The end has come, and it was an amazing ending. I’m speaking about the season finale of Joss Whedon’s Dollhouse.  The episode was chock full of action, suspense, answers and resolutions – everything a season closer should have.  Before you continue reading I want to point out two things:  if you don’t watch the show, most of the rest of this will not make sense; if you do watch the show but haven’t watch the finale, then this may spoil some things for you.  So if you fall into either of the aforementioned categories, you best stop here.

Throughout the season, the story arc has been well orchestrated and has built a strong and believeable canon.  And by the penultimate episode, several elements were poised for a climactic conflict – the Dollhouse continued to operate unaware of its own flaws, both Paul Ballard and Alpha were poised to step forward and get what they were after, and Echo has subtlely been more than she is expected to be.  On Friday night, it all came to a head revealing several mysteries in the process (including some that we may not have realized were mysteries to begin with).

This finale was a perfect conclusion to the current arc (though hopefully not the series as a whole – see prior post).  And the action started before the episode even began.  Last weeks episode, “Briar Rose”, was an artful set to the thrilling spike that was “Omega” which continued nearly off the very heals of its predecessor.  Following prior Paul’s infiltration and the revelation that his agoraphobic accomplice is none other than the inconspicuous Alpha, the Dollhouse has to gain control of the chaos in their laps (including Victor’s medical status, Echo’s absence, and Paul’s presence).  Interwoven with the efforts to piece together the present puzzle, there are flashbacks to the confluence of events that led to Alpha’s original breakdown and escape.  And while Ballard is busy convincing Topher that there is more to a person than a map of their brain, Alpha attempts to make a Bonnie to his Clyde out of Echo (or as he put it the Omega to his Alpha – hence the title).

After Alpha’s plans backfire (sorry for the spoiler, but hey – you were warned … and you should have seen it coming anyway), the denouement includes Alpha being shelved, November being set free, Echo returning to the hen house, and Paul possibly finding an unlikely new place to roost.  Along the way we also discovered that Amy Acker’s Dr.

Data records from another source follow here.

## src/hdl/sce_pkg.sv

```systemverilog
// Shared constants and carrier types for the smart-card ETU and guard-time logic
package sce_pkg;

	// Register addresses on the plain register port
	localparam int ADDR_W = 3;
	localparam logic [ADDR_W-1:0] ADDR_DATA = 3'h0;
	localparam logic [ADDR_W-1:0] ADDR_CLOCK_CONFIG = 3'h1;
	localparam logic [ADDR_W-1:0] ADDR_ETU_DIVIDER = 3'h2;
	localparam logic [ADDR_W-1:0] ADDR_CONFIG_TWO = 3'h3;
	localparam logic [ADDR_W-1:0] ADDR_GUARD_TIME = 3'h5;
	localparam logic [ADDR_W-1:0] ADDR_CONFIG_ONE = 3'h6;
	localparam logic [ADDR_W-1:0] ADDR_STATUS = 3'h7;

	// Values after reset
	localparam logic [7:0] RST_REG = 8'h00;

	// Field positions in uart_config_one and clock_config_reg
	localparam int CFG1_PROT_T1 = 4;
	localparam int CFG1_TX_MODE = 3;
	localparam int CFG1_SESSION = 1;
	localparam int CFG1_DIRECT_CONVENTION = 0;
	localparam int CCR_SYNC_CLOCK_LEVEL = 3;

	// Prescaler choices
	localparam logic [5:0] PRESC_HI = 6'h20;
	localparam logic [5:0] PRESC_LO = 6'h1f;

	// Spans in tenths of an ETU, plus the guard base in whole ETUs and the full-guard code
	localparam logic [11:0] TENTHS_PER_ETU = 12'h00a;
	localparam logic [11:0] SESSION_END_TENTHS = 12'h069;
	localparam logic [11:0] GT_BASE_ETU = 12'h00c;
	localparam logic [7:0] GT_FULL = 8'hff;
	localparam logic [11:0] FULL_T1_REV1 = 12'h06e;
	localparam logic [11:0] FULL_T1_REV2 = 12'h06c;
	localparam logic [11:0] FULL_T0_REV1 = 12'h078;
	localparam logic [11:0] FULL_T0_REV2 = 12'h076;

	// Second configuration register layout
	typedef struct packed {
		logic ext_irq_wake_enable;
		logic char_irq_disable;
		logic unused;
		logic rx_wake_enable;
		logic sync_card_select;
		logic convention_manual_select;
		logic half_etu_select;
		logic prescaler_select;
	} sce_cfg2_t;

	// Events and data coming from the character engine
	typedef struct packed {
		logic char_done;
		logic init_char_valid;
		logic init_char_direct;
		logic status_flag;
		logic [7:0] rx_byte;
		logic io_out;
		logic io_oe_n;
	} sce_core_evt_t;

endpackage

```

## src/hdl/sce_etu_gen.sv

```systemverilog
// ETU tick generator: prescaler followed by an auto-reload divider
`timescale 1ns/100ps
`default_nettype none
module sce_etu_gen import sce_pkg::*; (
	// Clock and reset
	input wire logic ref_clk,
	input wire logic nrst,
	input wire logic ce,
	// Timing inputs
	input wire logic card_tick,
	input wire logic step2,
	input wire logic [5:0] presc_val,
	input wire logic [7:0] divider,
	// Tick out
	output logic etu_tick
);
	logic [6:0] acc_r;
	logic [6:0] acc_sum;
	logic [7:0] div_cnt_r;
	logic ptick;

	// Half mode advances the prescaler two steps per card clock
	always_comb begin
		acc_sum = acc_r + (step2 ? 7'h02 : 7'h01);
		ptick = card_tick && (acc_sum >= {1'b0, presc_val});
	end

	// Prescaler accumulator
	always_ff @(posedge ref_clk or negedge nrst) begin
		if (!nrst) begin
			acc_r <= 7'h00;
		end else if (ce && card_tick) begin
			acc_r <= ptick ? acc_sum - {1'b0, presc_val} : acc_sum;
		end
	end

	// Down-counter from the divider value to the reload point
	always_ff @(posedge ref_clk or negedge nrst) begin
		if (!nrst) begin
			div_cnt_r <= 8'h00;
			etu_tick <= 1'b0;
		end else if (ce) begin
			etu_tick <= 1'b0;
			if (divider == 8'h00) begin
				div_cnt_r <= 8'h00;
			end else if (ptick) begin
				if (div_cnt_r <= 8'h01) begin
					div_cnt_r <= divider;
					etu_tick <= 1'b1;
				end else begin
					div_cnt_r <= div_cnt_r - 8'h01;
				end
			end
		end
	end
endmodule // sce_etu_gen
`default_nettype wire

```

## src/hdl/sce_span_timer.sv

```systemverilog
// Measures a span given in tenths of an ETU, counted in card clocks
`timescale 1ns/100ps
`default_nettype none
module sce_span_timer import sce_pkg::*; (
	// Clock and reset
	input wire logic ref_clk,
	input wire logic nrst,
	input wire logic ce,
	// Control
	input wire logic start,
	input wire logic card_tick,
	input wire logic step2,
	input wire logic [12:0] etu_clks,
	input wire logic [11:0] tenths,
	// Status
	output logic expired,
	output logic done
);
	logic [25:0] elapsed_r;
	logic [29:0] scaled;
	logic [29:0] target;

	// Elapsed clock steps (two per card clock in half mode) times ten against clocks per ETU times tenths
	always_comb begin
		scaled = 30'(elapsed_r) * 30'd10;
		target = 30'(etu_clks) * 30'(tenths);
	end

	// Count from start until the target is reached
	always_ff @(posedge ref_clk or negedge nrst) begin
		if (!nrst) begin
			elapsed_r <= 26'h0000000;
			expired <= 1'b1;
			done <= 1'b0;
		end else if (ce) begin
			done <= 1'b0;
			if (start) begin
				elapsed_r <= 26'h0000000;
				expired <= 1'b0;
			end else if (!expired) begin
				if (scaled >= target) begin
					expired <= 1'b1;
					done <= 1'b1;
				end else if (card_tick) begin
					elapsed_r <= elapsed_r + (step2 ? 26'h0000002 : 26'h0000001);
				end
			end
		end
	end
endmodule // sce_span_timer
`default_nettype wire

```

## src/hdl/sce_card_timing.sv

```systemverilog
// Configuration, ETU timing, guard time and wake logic of the card UART
//
// Functional notes
// - External interrupt wake enable: falling edge on that pin ends power-down.
// - Receive wake enable: falling edge on the receive line ends power-down.
// - A character starting during power-down loses its beginning.
// - Character interrupt disable suppresses interrupts at character completion.
// - Sync card mode bypasses UART; only data bit 0 reaches the I/O pin.
// - Sync card mode: card clock pin follows the sync clock level bit.
// - Manual select takes software convention; else detect from first session character.
// - Prescaler select picks 32 when set, 31 when clear.
// - One ETU lasts prescaler times divider card clocks.
// - Half ETU select halves the ETU length in card clocks.
// - Half ETU select does nothing when card clock is the crystal clock.
// - Transmission waits the guard ETU count before sending the character.
// - Guard FFh, protocol T=1: period 11 ETU, or 10.8 on second revision.
// - Guard FFh, protocol T=0: period 12 ETU, or 11.8 on second revision.
// - ETU divider is an 8-bit auto-reload down-counter of prescaler ticks.
// - Session start clears itself 10.5 ETU after the initial character.
// - Convention bit set means direct, written by hardware or software.
`timescale 1ns/100ps
`default_nettype none
module sce_card_timing import sce_pkg::*; #(
	parameter int REVISION = 1
) (
	// Clock, reset, enable
	input wire logic ref_clk,
	input wire logic nrst,
	input wire logic ce,
	// Register port
	input wire logic [ADDR_W-1:0] addr,
	input wire logic [7:0] wdata,
	input wire logic wr,
	input wire logic rd,
	output logic [7:0] rdata,
	// Card clock source
	input wire logic card_tick,
	input wire logic card_clk_gen,
	input wire logic card_clk_is_xtal,
	// Character engine
	input wire sce_core_evt_t core_evt,
	output logic etu_tick,
	output logic tx_start,
	output logic [7:0] tx_byte,
	output logic direct_convention_direct,
	output logic protocol_t1,
	output logic rx_enable,
	output logic char_irq,
	// Power control
	input wire logic pd_request,
	input wire logic ext_irq_pin_n,
	output logic power_down,
	output logic wake,
	// Card pins
	input wire logic io_in,
	output logic io_out,
	output logic io_oe_n,
	output logic card_clk
);
	// Elaboration check of the revision
	generate
		if (REVISION != 1 && REVISION != 2) begin : g_bad_rev
			$error("REVISION must be 1 or 2");
		end
	endgenerate

	sce_cfg2_t cfg2_r;
	logic [7:0] guard_r;
	logic [7:0] div_r;
	logic [7:0] ccr_r;
	logic [6:0] cfg1_r;
	logic ext_prev_r;
	logic rx_prev_r;
	logic tx_pend_r;
	logic [5:0] presc;
	logic half_eff;
	logic [12:0] etu_clks;
	logic [11:0] guard_tenths;
	logic guard_exp;
	logic ses_done;
	logic ses_start;
	logic wr_cfg1;
	logic wr_data;
	logic issue;
	logic wake_cond;
	logic [7:0] rdata_nxt;

	// Derived timing values
	always_comb begin
		presc = cfg2_r.prescaler_select ? PRESC_HI : PRESC_LO;
		half_eff = cfg2_r.half_etu_select && !card_clk_is_xtal;
		etu_clks = 13'(presc) * 13'(div_r);
		wr_cfg1 = wr && addr == ADDR_CONFIG_ONE;
		wr_data = wr && addr == ADDR_DATA;
		ses_start = core_evt.init_char_valid && cfg1_r[CFG1_SESSION];
		issue = tx_pend_r && guard_exp && !tx_start && !wr_data;
	end

	// Guard span from start of one character to start of the next
	always_comb begin
		if (guard_r == GT_FULL) begin
			if (cfg1_r[CFG1_PROT_T1]) begin
				guard_tenths = (REVISION == 2) ? FULL_T1_REV2 : FULL_T1_REV1;
			end else begin
				guard_tenths = (REVISION == 2) ? FULL_T0_REV2 : FULL_T0_REV1;
			end
		end else begin
			guard_tenths = 12'((GT_BASE_ETU + 12'(guard_r)) * TENTHS_PER_ETU);
		end
	end

	// ETU tick source
	sce_etu_gen u_etu (
		.ref_clk(ref_clk),
		.nrst(nrst),
		.ce(ce),
		.card_tick(card_tick),
		.step2(half_eff),
		.presc_val(presc),
		.divider(div_r),
		.etu_tick(etu_tick)
	);

	// Guard time between transmitted characters
	sce_span_timer u_guard (
		.ref_clk(ref_clk),
		.nrst(nrst),
		.ce(ce),
		.start(issue),
		.card_tick(card_tick),
		.step2(half_eff),
		.etu_clks(etu_clks),
		.tenths(guard_tenths),
		.expired(guard_exp),
		.done()
	);

	// Session end after the initial character
	sce_span_timer u_session (
		.ref_clk(ref_clk),
		.nrst(nrst),
		.ce(ce),
		.start(ses_start),
		.card_tick(card_tick),
		.step2(half_eff),
		.etu_clks(etu_clks),
		.tenths(SESSION_END_TENTHS),
		.expired(),
		.done(ses_done)
	);

	// Plain configuration registers
	always_ff @(posedge ref_clk or negedge nrst) begin
		if (!nrst) begin
			cfg2_r <= sce_cfg2_t'(RST_REG);
			guard_r <= RST_REG;
			div_r <= RST_REG;
			ccr_r <= RST_REG;
		end else if (ce && wr) begin
			case (addr)
				ADDR_CONFIG_TWO: begin
					cfg2_r <= sce_cfg2_t'(wdata & 8'hdf);
				end
				ADDR_GUARD_TIME: guard_r <= wdata;
				ADDR_ETU_DIVIDER: div_r <= wdata;
				ADDR_CLOCK_CONFIG: ccr_r <= wdata & 8'h3f;
				default: ;
			endcase
		end
	end

	// First configuration register with hardware session and convention updates
	always_ff @(posedge ref_clk or negedge nrst) begin
		if (!nrst) begin
			cfg1_r <= RST_REG[6:0];
		end else if (ce) begin
			if (wr_cfg1) begin
				cfg1_r[6:1] <= wdata[6:1];
			end else if (ses_done) begin
				cfg1_r[CFG1_SESSION] <= 1'b0;
			end
			if (cfg2_r.convention_manual_select) begin
				if (wr_cfg1) begin
					cfg1_r[CFG1_DIRECT_CONVENTION] <= wdata[CFG1_DIRECT_CONVENTION];
				end
			end else if (ses_start) begin
				cfg1_r[CFG1_DIRECT_CONVENTION] <= core_evt.init_char_direct;
			end
		end
	end

	// Transmit hand-off held until the guard span has run out
	always_ff @(posedge ref_clk or negedge nrst) begin
		if (!nrst) begin
			tx_pend_r <= 1'b0;
			tx_start <= 1'b0;
			tx_byte <= RST_REG;
		end else if (ce) begin
			tx_start <= issue;
			if (wr_data && !cfg2_r.sync_card_select && cfg1_r[CFG1_TX_MODE]) begin
				tx_pend_r <= 1'b1;
				tx_byte <= wdata;
			end else if (issue) begin
				tx_pend_r <= 1'b0;
			end
		end
	end

	// Power-down state and wake on falling edges
	always_comb begin
		wake_cond = (cfg2_r.ext_irq_wake_enable && ext_prev_r && !ext_irq_pin_n)
			|| (cfg2_r.rx_wake_enable && rx_prev_r && !io_in);
	end

	always_ff @(posedge ref_clk or negedge nrst) begin
		if (!nrst) begin
			ext_prev_r <= 1'b1;
			rx_prev_r <= 1'b1;
			power_down <= 1'b0;
			wake <= 1'b0;
			rx_enable <= 1'b1;
		end else if (ce) begin
			ext_prev_r <= ext_irq_pin_n;
			rx_prev_r <= io_in;
			wake <= power_down && wake_cond;
			if (power_down && wake_cond) begin
				power_down <= 1'b0;
			end else if (pd_request) begin
				power_down <= 1'b1;
			end
			// Receiver re-arms only on an idle line after wake
			if (power_down || pd_request) begin
				rx_enable <= 1'b0;
			end else if (io_in) begin
				rx_enable <= 1'b1;
			end
		end
	end

	// Character interrupt gating and mirrored configuration
	always_ff @(posedge ref_clk or negedge nrst) begin
		if (!nrst) begin
			char_irq <= 1'b0;
			direct_convention_direct <= 1'b0;
			protocol_t1 <= 1'b0;
		end else if (ce) begin
			char_irq <= core_evt.char_done && !cfg2_r.char_irq_disable;
			direct_convention_direct <= cfg1_r[CFG1_DIRECT_CONVENTION];
			protocol_t1 <= cfg1_r[CFG1_PROT_T1];
		end
	end

	// Card pins: UART path or synchronous bypass
	always_ff @(posedge ref_clk or negedge nrst) begin
		if (!nrst) begin
			io_out <= 1'b0;
			io_oe_n <= 1'b1;
			card_clk <= 1'b0;
		end else if (ce) begin
			if (cfg2_r.sync_card_select) begin
				card_clk <= ccr_r[CCR_SYNC_CLOCK_LEVEL];
				io_out <= 1'b0;
				if (wr_data) begin
					io_oe_n <= wdata[0];
				end
			end else begin
				card_clk <= card_clk_gen;
				io_out <= core_evt.io_out;
				io_oe_n <= core_evt.io_oe_n;
			end
		end
	end

	// Read data mux
	always_comb begin
		case (addr)
			ADDR_DATA: begin
				rdata_nxt = cfg2_r.sync_card_select ? {7'h00, io_in} : core_evt.rx_byte;
			end
			ADDR_CLOCK_CONFIG: rdata_nxt = ccr_r;
			ADDR_ETU_DIVIDER: rdata_nxt = div_r;
			ADDR_CONFIG_TWO: rdata_nxt = cfg2_r;
			ADDR_GUARD_TIME: rdata_nxt = guard_r;
			ADDR_CONFIG_ONE: rdata_nxt = {1'b0, cfg1_r};
			ADDR_STATUS: rdata_nxt = {4'h0, tx_pend_r, guard_exp, power_down, core_evt.status_flag};
			default: rdata_nxt = 8'h00;
		endcase
	end

	// Read data stands in the cycle after the strobe only
	always_ff @(posedge ref_clk or negedge nrst) begin
		if (!nrst) begin
			rdata <= 8'h00;
		end else if (ce) begin
			rdata <= rd ? rdata_nxt : 8'h00;
		end
	end

	property p_ext_wake;
		@(posedge ref_clk) disable iff (!nrst)
		(ce && power_down && cfg2_r.ext_irq_wake_enable && ext_prev_r && !ext_irq_pin_n)
			|=> (wake && !power_down);
	endproperty
	a_ext_wake: assert property (p_ext_wake) else $error("ext pin wake missed");

	property p_rx_wake;
		@(posedge ref_clk) disable iff (!nrst)
		(ce && power_down && cfg2_r.rx_wake_enable && rx_prev_r && !io_in) |=> wake;
	endproperty
	a_rx_wake: assert property (p_rx_wake) else $error("receive wake missed");

	property p_rx_off_pd;
		@(posedge ref_clk) disable iff (!nrst)
		(ce && power_down) |=> !rx_enable;
	endproperty
	a_rx_off_pd: assert property (p_rx_off_pd) else $error("receiver live in power-down");

	property p_irq_mask;
		@(posedge ref_clk) disable iff (!nrst)
		(ce && cfg2_r.char_irq_disable) |=> !char_irq;
	endproperty
	a_irq_mask: assert property (p_irq_mask) else $error("masked char irq raised");

	property p_sync_io;
		@(posedge ref_clk) disable iff (!nrst)
		(ce && cfg2_r.sync_card_select && wr_data) |=> (io_oe_n == $past(wdata[0]) && !io_out);
	endproperty
	a_sync_io: assert property (p_sync_io) else $error("sync io bit wrong");

	property p_sync_clk;
		@(posedge ref_clk) disable iff (!nrst)
		(ce && cfg2_r.sync_card_select) |=> card_clk == $past(ccr_r[CCR_SYNC_CLOCK_LEVEL]);
	endproperty
	a_sync_clk: assert property (p_sync_clk) else $error("sync clock not followed");

	property p_manual_direct_convention;
		@(posedge ref_clk) disable iff (!nrst)
		(ce && cfg2_r.convention_manual_select && wr_cfg1)
			|=> ##1 direct_convention_direct == $past(wdata[0], 2);
	endproperty
	a_manual_direct_convention: assert property (p_manual_direct_convention) else $error("manual convention lost");

	property p_guard_wait;
		@(posedge ref_clk) disable iff (!nrst)
		$rose(tx_start) |-> $past(guard_exp);
	endproperty
	a_guard_wait: assert property (p_guard_wait) else $error("sent inside guard");

	property p_session_end;
		@(posedge ref_clk) disable iff (!nrst)
		(ce && ses_done && !wr_cfg1) |=> !cfg1_r[CFG1_SESSION];
	endproperty
	a_session_end: assert property (p_session_end) else $error("session bit stuck");

	property p_bit5_zero;
		@(posedge ref_clk) disable iff (!nrst)
		(ce && rd && addr == ADDR_CONFIG_TWO) |=> !rdata[5];
	endproperty
	a_bit5_zero: assert property (p_bit5_zero) else $error("unused bit reads one");

	property p_presc;
		@(posedge ref_clk) disable iff (!nrst)
		etu_clks == 13'(cfg2_r.prescaler_select ? 6'd32 : 6'd31) * 13'(div_r);
	endproperty
	a_presc: assert property (p_presc) else $error("ETU length wrong");
endmodule // sce_card_timing
`default_nettype wire

```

Saunders is actually a doll version of the previous doctor (who happened to be played by George Frankly from MathNet), that Chrissy Seaver can hack it as an adult actress, and that serial killers shouldn’t be used as actives – especially in engagements fulfilling someone else’s serial killer fantasy.  I just hope that Fox sees the forest through the trees with this one and give the show another season to find its audience.  Otherwise this precipice to the next chapter is just an amazing ending.